2021-05-23 13:46齊江華梁福東劉利兵李儒家梁鵬
甘肅醫藥 2021年5期
關鍵詞:黑色素瘤惡性局部

齊江華 梁福東 劉利兵 李儒家 梁鵬

甘肅省腫瘤醫院,甘肅 蘭州730050

惡性黑色素瘤目前發病人數每年以3%~5%的增速增長,成為全球增速最快的惡性腫瘤,其發病率占皮膚腫瘤第三位[1]。依據國內外惡性黑色素瘤治療指南指導原則,主要治療方法是依據腫瘤臨床分期選擇手術切除病灶并聯合相關藥物治療[2]。由于惡性黑色素瘤惡性程度極高,易早期轉移,預后差,患者長期生存率低,局部手術切除及藥物治療往往難以起到理想的臨床效果[3]。目前國際上對部分惡性黑色素瘤患者行肢體隔離熱灌注化療術(hyperthermic isolated limb perfusion,HILP),取得了良好的臨床效果,并已寫入惡性黑色素瘤治療指南之中[4]。盡管HILP在治療惡性黑色素瘤方面取得了理想的臨床療效,但由于這種手術操作流程復雜,環節多,對術者的手術技巧有較高的要求,目前開展這項手術的國家和地區并不多,并且臨床療效受到多種因素的影響,針對其臨床效果尤其是腫瘤病灶局部治療效果的研究并不多見[5]。本研究針對我科多年HILP患者病歷資料及治療經驗,統計患者年齡、性別、灌注溫度、藥物種類等因素,分析其對患者局部腫瘤病灶療效及腫瘤細胞壞死率的作用效果,作為患者治療方案選擇及判斷臨床預后的依據。

1 資料與方法

1.1 一般資料選取2002年1月至2020年6月我院治療及隨訪病歷資料相對完整行HILP的惡性黑色素瘤患者97例。其中男性59例,女性38例;年齡45~72歲,中位年齡65歲;TNM分期為Ⅱa期20例,Ⅱb期41例,Ⅱc期36例。將選取的患者按年齡分為高(>60歲,16例),中(50~60歲,54例),低(<50歲,27例)三組;按性別分為男(59例)、女(38例)兩組;灌注溫度分為低溫(<40℃,28例)、高溫(40℃~42℃,50例)和超高溫(>42℃,19例)三組。按灌注藥物分為達卡巴嗪(16例)和順鉑(81例)兩組。

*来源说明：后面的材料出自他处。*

[config.mk]
export PLATFORM = sky130hd
export DESIGN_NAME = ecg_morph_extremum_detector_unit_flat
export DESIGN_NICKNAME = d
export VERILOG_FILES = /design/src/emd_pkg.sv /design/src/emd_in_if.sv /design/src/emd_out_if.sv /design/src/ecg_morph_extremum_detector_unit.sv /design/src/emd_ctrl.sv /design/src/emd_datapath.sv /design/src/flat_wrapper.sv
export SDC_FILE = /design/constraint.sdc
export NUM_CORES = 1
export LEC_CHECK = 0
export BUFFER_PORTS_ARGS = -buffer_cell sky130_fd_sc_hd__buf_4
export CAP_MARGIN = 20
export CORE_MARGIN = 2
export CORE_UTILIZATION = 62
export DETAILED_ROUTE_END_ITERATION = 8
export GPL_ROUTABILITY_DRIVEN = 0
export PLACE_DENSITY = 0.79
export RECOVER_POWER = 25
export REMOVE_ABC_BUFFERS = 1
export SLEW_MARGIN = 40
export SYNTH_ARGS = -nofsm -noshare
export SYNTH_HDL_FRONTEND = slang
export SYNTH_SLANG_ARGS = --single-unit
[constraint.sdc]
create_clock -name clk -period 7.5 [get_ports clk]
set_input_delay 1.5 -clock clk [delete_from_list [all_inputs] [get_ports clk]]
set_output_delay 1.5 -clock clk [all_outputs]
set_load 0.05 [all_outputs]
--- config.mk ---
export PLATFORM = sky130hd
export DESIGN_NAME = hex_record_loader
export DESIGN_NICKNAME = d
export VERILOG_FILES = /design/src/rtl/hxl_pkg.sv /design/src/rtl/hxl_fifo.sv /design/src/rtl/hxl_front.sv /design/src/rtl/hxl_back.sv /design/src/rtl/hex_record_loader.sv
export SDC_FILE = /design/constraint.sdc
export NUM_CORES = 1
export LEC_CHECK = 0
export ABC_AREA = 1
export BUFFER_PORTS_ARGS = -buffer_cell sky130_fd_sc_hd__buf_2
export CORE_ASPECT_RATIO = 0.75
export CORE_MARGIN = 4
export CORE_UTILIZATION = 56
export DETAILED_ROUTE_END_ITERATION = 16
export MAX_ROUTING_LAYER = met4
export PLACE_DENSITY = 0.74
export SETUP_SLACK_MARGIN = 0.05
export SYNTH_ARGS = -nofsm -noshare
export SYNTH_HDL_FRONTEND = slang
export SYNTH_SLANG_ARGS = --single-unit
--- constraint.sdc ---
create_clock -name clk_i -period 4.9 [get_ports clk_i]
set_input_delay 0.49 -clock clk_i [delete_from_list [all_inputs] [get_ports clk_i]]
set_output_delay 0.49 -clock clk_i [all_outputs]
set_load 0.01 [all_outputs]
## src/hw/rtl/acl_entry_order_checker_unit_macros.svh

```systemverilog
// Assertion macros for the access-control record checker.
// Used by the top-level RTL file through `include; no other dependencies.
`ifndef ACL_ENTRY_ORDER_CHECKER_UNIT_MACROS_SVH
`define ACL_ENTRY_ORDER_CHECKER_UNIT_MACROS_SVH

`ifndef SYNTHESIS

// Checked property, disabled while reset is asserted.
`define ACL_EOC_ASSERT(lbl, clk, rstn, prop, msg) \
  lbl: assert property (@(posedge clk) disable iff (!rstn) prop) else $error(msg);

// Checked property, active during reset too.
`define ACL_EOC_ASSERT_ALWAYS(lbl, clk, prop, msg) \
  lbl: assert property (@(posedge clk) prop) else $error(msg);

`else

`define ACL_EOC_ASSERT(lbl, clk, rstn, prop, msg)
`define ACL_EOC_ASSERT_ALWAYS(lbl, clk, prop, msg)

`endif

`endif

```

## src/hw/rtl/acl_eoc_pkg.sv

```systemverilog
// Shared types and constants for the access-control record checker.
// No dependencies.
package acl_eoc_pkg;

  localparam int unsigned MaxEntries  = 1024;
  localparam int unsigned CntW        = $clog2(MaxEntries + 1);
  localparam int unsigned EntryCountW = 11;
  localparam int unsigned ModeW       = 9;

  localparam logic [31:0] ExpVersionRst = 32'd2;

  localparam logic FUNC_HEADER = 1'b0;
  localparam logic FUNC_ENTRY  = 1'b1;

  localparam logic [15:0] TAG_USER_OWNER  = 16'd1;
  localparam logic [15:0] TAG_USER        = 16'd2;
  localparam logic [15:0] TAG_GROUP_OWNER = 16'd4;
  localparam logic [15:0] TAG_GROUP       = 16'd8;
  localparam logic [15:0] TAG_MASK        = 16'd16;
  localparam logic [15:0] TAG_OTHER       = 16'd32;

  typedef enum logic [2:0] {
    PH_USER_OWNER,
    PH_USERS,
    PH_GROUPS,
    PH_OTHER,
    PH_DONE
  } phase_e;

  typedef struct packed {
    logic        func;
    logic [31:0] version;
    logic [15:0] tag;
    logic [15:0] perm;
    logic        last;
  } in_item_t;

  typedef struct packed {
    logic                   status;
    logic [EntryCountW-1:0] entry_count;
    logic                   extended;
    logic [ModeW-1:0]       access_mode;
    logic                   done_res;
  } out_item_t;

  // Control between the input stage and the checker core
  typedef struct packed {
    logic step;  // item in the input register is consumed this cycle
    logic emit;  // ... and it closes a record, result goes to the output register
  } step_ctl_t;

endpackage

```

## src/hw/rtl/acl_entry_order_checker_unit.sv

```systemverilog
// Top level of the access-control record checker: input register, ordering
// core and result register. Depends on acl_eoc_pkg and the assertion macros.
//
// Usage: a record is a header item (func 0, version) followed by entry items
// (func 1, tag, perm); the item with last set closes it. Items arrive on the
// in_* valid/ready channel, one transfer per cycle at full rate. Each record
// produces exactly one result on the out_* channel, taken from the state left
// by its last item; non-last items produce nothing.
// An item is registered in the input register on transfer and checked there
// by the ordering core; a closing item's result is then loaded into the
// result register, which drives out_valid_o.
// Throughput: one item per cycle while items can advance; the ordering core
// updates its state once per item. While the result register is full and
// out_ready_i is low, non-last items still advance; a last item waits in the
// input register, and in_ready_o drops once that register cannot drain.
// Reset: rst_ni clears both registers' valid flags, the record state, and
// sets the expected version to 2. cfg_we_i/cfg_wdata_i write the expected
// version; write it only while no record is in flight.
`include "acl_entry_order_checker_unit_macros.svh"

module acl_entry_order_checker_unit (
  input  logic                   clk_i,
  input  logic                   rst_ni,
  input  logic                   cfg_we_i,
  input  logic [31:0]            cfg_wdata_i,
  input  logic                   in_valid_i,
  output logic                   in_ready_o,
  input  acl_eoc_pkg::in_item_t  in_data_i,
  output logic                   out_valid_o,
  input  logic                   out_ready_i,
  output acl_eoc_pkg::out_item_t out_data_o
);

  logic                   item_valid;
  acl_eoc_pkg::in_item_t  item;
  logic                   out_free;
  logic                   adv;
  acl_eoc_pkg::step_ctl_t ctl;
  acl_eoc_pkg::out_item_t res;

  // a closing item needs a free result register to move on
  assign adv      = item_valid && (!item.last || out_free);
  assign ctl.step = adv;
  assign ctl.emit = adv && item.last;

  acl_eoc_in_stage u_in_stage (
    .clk_i      (clk_i),
    .rst_ni     (rst_ni),
    .in_valid_i (in_valid_i),
    .in_ready_o (in_ready_o),
    .in_data_i  (in_data_i),
    .adv_i      (adv),
    .valid_o    (item_valid),
    .item_o     (item)
  );

  acl_eoc_order u_order (
    .clk_i       (clk_i),
    .rst_ni      (rst_ni),
    .cfg_we_i    (cfg_we_i),
    .cfg_wdata_i (cfg_wdata_i),
    .ctl_i       (ctl),
    .item_i      (item),
    .res_o       (res)
  );

  acl_eoc_out_stage u_out_stage (
    .clk_i       (clk_i),
    .rst_ni      (rst_ni),
    .load_i      (ctl.emit),
    .data_i      (res),
    .free_o      (out_free),
    .out_valid_o (out_valid_o),
    .out_ready_i (out_ready_i),
    .out_data_o  (out_data_o)
  );

  `ACL_EOC_ASSERT(a_emit_shows, clk_i, rst_ni, ctl.emit |=> out_valid_o, "result lost after closing item")
  `ACL_EOC_ASSERT(a_rose_from_emit, clk_i, rst_ni, $rose(out_valid_o) |-> $past(ctl.emit), "result without closing item")
  `ACL_EOC_ASSERT(a_stall_holds_item, clk_i, rst_ni, !in_ready_o |-> (item_valid && item.last && !out_free), "input stalled without a blocked closing item")
  `ACL_EOC_ASSERT(a_emit_only_last, clk_i, rst_ni, ctl.step && !item.last |-> !ctl.emit, "result from a non-closing item")

endmodule

```

## src/hw/rtl/acl_eoc_in_stage.sv

```systemverilog
// Input register for item transfers into the record checker.
// Depends on acl_eoc_pkg.
module acl_eoc_in_stage (
  input  logic                 clk_i,
  input  logic                 rst_ni,
  input  logic                 in_valid_i,
  output logic                 in_ready_o,
  input  acl_eoc_pkg::in_item_t in_data_i,
  input  logic                 adv_i,
  output logic                 valid_o,
  output acl_eoc_pkg::in_item_t item_o
);

  logic                  valid_q, valid_d;
  acl_eoc_pkg::in_item_t item_q;
  logic                  load;

  assign in_ready_o = !valid_q || adv_i;
  assign load       = in_valid_i && in_ready_o;
  assign valid_d    = load || (valid_q && !adv_i);

  always_ff @(posedge clk_i or negedge rst_ni) begin
    if (!rst_ni) begin
      valid_q <= 1'b0;
    end else begin
      valid_q <= valid_d;
    end
  end

  always_ff @(posedge clk_i) begin
    if (load) begin
      item_q <= in_data_i;
    end
  end

  assign valid_o = valid_q;
  assign item_o  = item_q;

endmodule

```

## src/hw/rtl/acl_eoc_order.sv

```systemverilog
// Ordering machine and record accumulators of the record checker.
// Holds the version register; depends on acl_eoc_pkg.
module acl_eoc_order (
  input  logic                   clk_i,
  input  logic                   rst_ni,
  input  logic                   cfg_we_i,
  input  logic [31:0]            cfg_wdata_i,
  input  acl_eoc_pkg::step_ctl_t ctl_i,
  input  acl_eoc_pkg::in_item_t  item_i,
  output acl_eoc_pkg::out_item_t res_o
);

  localparam logic [acl_eoc_pkg::CntW-1:0] MaxCnt =
    acl_eoc_pkg::CntW'(acl_eoc_pkg::MaxEntries);

  logic [31:0]                    exp_q;
  acl_eoc_pkg::phase_e            ph_q, ph_d, ph_c;
  logic                           named_q, named_d, named_c;
  logic                           err_q, err_d, err_c;
  logic                           ext_q, ext_d, ext_c;
  logic [acl_eoc_pkg::ModeW-1:0]  mode_q, mode_d, mode_c;
  logic [acl_eoc_pkg::CntW-1:0]   cnt_q, cnt_d, cnt_c;
  logic [2:0]                     p;
  logic                           bad;

  always_ff @(posedge clk_i or negedge rst_ni) begin
    if (!rst_ni) begin
      exp_q <= acl_eoc_pkg::ExpVersionRst;
    end else if (cfg_we_i) begin
      exp_q <= cfg_wdata_i;
    end
  end

  always_ff @(posedge clk_i or negedge rst_ni) begin
    if (!rst_ni) begin
      ph_q    <= acl_eoc_pkg::PH_USER_OWNER;
      named_q <= 1'b0;
      err_q   <= 1'b0;
      ext_q   <= 1'b0;
      mode_q  <= '0;
      cnt_q   <= '0;
    end else if (ctl_i.step) begin
      ph_q    <= ph_d;
      named_q <= named_d;
      err_q   <= err_d;
      ext_q   <= ext_d;
      mode_q  <= mode_d;
      cnt_q   <= cnt_d;
    end
  end

  always_comb begin
    p       = item_i.perm[2:0];
    ph_c    = ph_q;
    named_c = named_q;
    err_c   = err_q;
    ext_c   = ext_q;
    mode_c  = mode_q;
    cnt_c   = cnt_q;

    if (item_i.func == acl_eoc_pkg::FUNC_HEADER) begin
      // header restarts the record
      ph_c    = acl_eoc_pkg::PH_USER_OWNER;
      named_c = 1'b0;
      ext_c   = 1'b0;
      mode_c  = '0;
      cnt_c   = '0;
      err_c   = (item_i.version != exp_q);
    end else if (cnt_q >= MaxCnt) begin
      err_c = 1'b1;
    end else begin
      cnt_c = cnt_q + 1'b1;
      case (item_i.tag)
        acl_eoc_pkg::TAG_USER_OWNER: begin
          if (ph_q == acl_eoc_pkg::PH_USER_OWNER) ph_c = acl_eoc_pkg::PH_USERS;
          else err_c = 1'b1;
          mode_c = mode_q | {p, 6'd0};
        end
        acl_eoc_pkg::TAG_USER: begin
          if (ph_q != acl_eoc_pkg::PH_USERS) err_c = 1'b1;
          named_c = 1'b1;
          ext_c   = 1'b1;
        end
        acl_eoc_pkg::TAG_GROUP_OWNER: begin
          if (ph_q == acl_eoc_pkg::PH_USERS) ph_c = acl_eoc_pkg::PH_GROUPS;
          else err_c = 1'b1;
          mode_c = mode_q | {3'd0, p, 3'd0};
        end
        acl_eoc_pkg::TAG_GROUP: begin
          if (ph_q != acl_eoc_pkg::PH_GROUPS) err_c = 1'b1;
          named_c = 1'b1;
          ext_c   = 1'b1;
        end
        acl_eoc_pkg::TAG_MASK: begin
          if (ph_q == acl_eoc_pkg::PH_GROUPS) ph_c = acl_eoc_pkg::PH_OTHER;
          else err_c = 1'b1;
          // mask replaces the group-owner bits
          mode_c = {mode_q[8:6], p, mode_q[2:0]};
          ext_c  = 1'b1;
        end
        acl_eoc_pkg::TAG_OTHER: begin
          // mask may be skipped only when no named entry was seen
          if (ph_q == acl_eoc_pkg::PH_OTHER ||
              (ph_q == acl_eoc_pkg::PH_GROUPS && !named_q)) begin
            ph_c = acl_eoc_pkg::PH_DONE;
          end else begin
            err_c = 1'b1;
          end
          mode_c = mode_q | {6'd0, p};
        end
        default: begin
          err_c = 1'b1;
        end
      endcase
    end

    bad = err_c || ((cnt_c != '0) && (ph_c != acl_eoc_pkg::PH_DONE));

    res_o.status      = bad;
    res_o.entry_count = acl_eoc_pkg::EntryCountW'(cnt_c);
    res_o.extended    = !bad && ext_c;
    res_o.access_mode = bad ? '0 : mode_c;
    res_o.done_res    = 1'b1;

    if (ctl_i.emit) begin
      ph_d    = acl_eoc_pkg::PH_USER_OWNER;
      named_d = 1'b0;
      err_d   = 1'b0;
      ext_d   = 1'b0;
      mode_d  = '0;
      cnt_d   = '0;
    end else begin
      ph_d    = ph_c;
      named_d = named_c;
      err_d   = err_c;
      ext_d   = ext_c;
      mode_d  = mode_c;
      cnt_d   = cnt_c;
    end
  end

endmodule

```

## src/hw/rtl/acl_eoc_out_stage.sv

```systemverilog
// Result register for result transfers out of the record checker.
// Depends on acl_eoc_pkg.
module acl_eoc_out_stage (
  input  logic                   clk_i,
  input  logic                   rst_ni,
  input  logic                   load_i,
  input  acl_eoc_pkg::out_item_t data_i,
  output logic                   free_o,
  output logic                   out_valid_o,
  input  logic                   out_ready_i,
  output acl_eoc_pkg::out_item_t out_data_o
);

  logic                   valid_q, valid_d;
  acl_eoc_pkg::out_item_t data_q;

  assign free_o  = !valid_q || out_ready_i;
  assign valid_d = load_i || (valid_q && !out_ready_i);

  always_ff @(posedge clk_i or negedge rst_ni) begin
    if (!rst_ni) begin
      valid_q <= 1'b0;
    end else begin
      valid_q <= valid_d;
    end
  end

  always_ff @(posedge clk_i) begin
    if (load_i) begin
      data_q <= data_i;
    end
  end

  assign out_valid_o = valid_q;
  assign out_data_o  = data_q;

endmodule

```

1.2 納入與排除標準納入標準:1○年齡20~75歲,男女不限;2○患者經病理組織學活檢確診為惡性黑色素瘤;3○惡性黑色素瘤原發病灶位于四肢,相關輔助檢查證實腫瘤沒有出現遠處臟器的轉移,即使有區域淋巴結轉移,可通過手術能完全切除病灶。4○在實施HILP前未經行其他諸如化療、放療及原發病灶切除等治療5○心功能正常,無凝血機制異常,無其他手術禁忌證;6○患者有強烈的保肢愿望;7○患者及家屬簽署知情同意書及手術知情同意書后入組。排除標準:1○不能耐受全身麻醉或較大手術者;2○有出血傾向合并腋窩或腹股溝區感染者;3○心、肺、肝、腎等臟器有嚴重實質性功能障礙者;4○患者無保肢愿望、不愿入組及失訪的病例。

1.3 觀察指標療效依據觀察腫瘤局部臨床效果和檢測術后腫瘤組織細胞壞死率,評定標準依據2013年版RECIST 1.1[6]。腫瘤局部臨床效果分為顯效、有效、無效。其中顯效指肢體局部腫瘤病灶在經過治療后出現瘤體縮小、局部潰瘍滲出減少、皮膚變得干燥甚至瘤體結痂脫落等。有效指經過治療后并未出現瘤體縮小、脫落等,僅有局部潰瘍滲出減少、皮膚變得干燥等。無效指腫瘤沒有明顯變化或者腫瘤出現局部進展等。腫瘤組織細胞壞死依據術后病理切片檢測,分為顯效,有效、無效[7]。其中顯效指腫瘤細胞壞死率大于90%,有效指腫瘤細胞壞死率90%~50%,無效指腫瘤細胞壞死率小于50%。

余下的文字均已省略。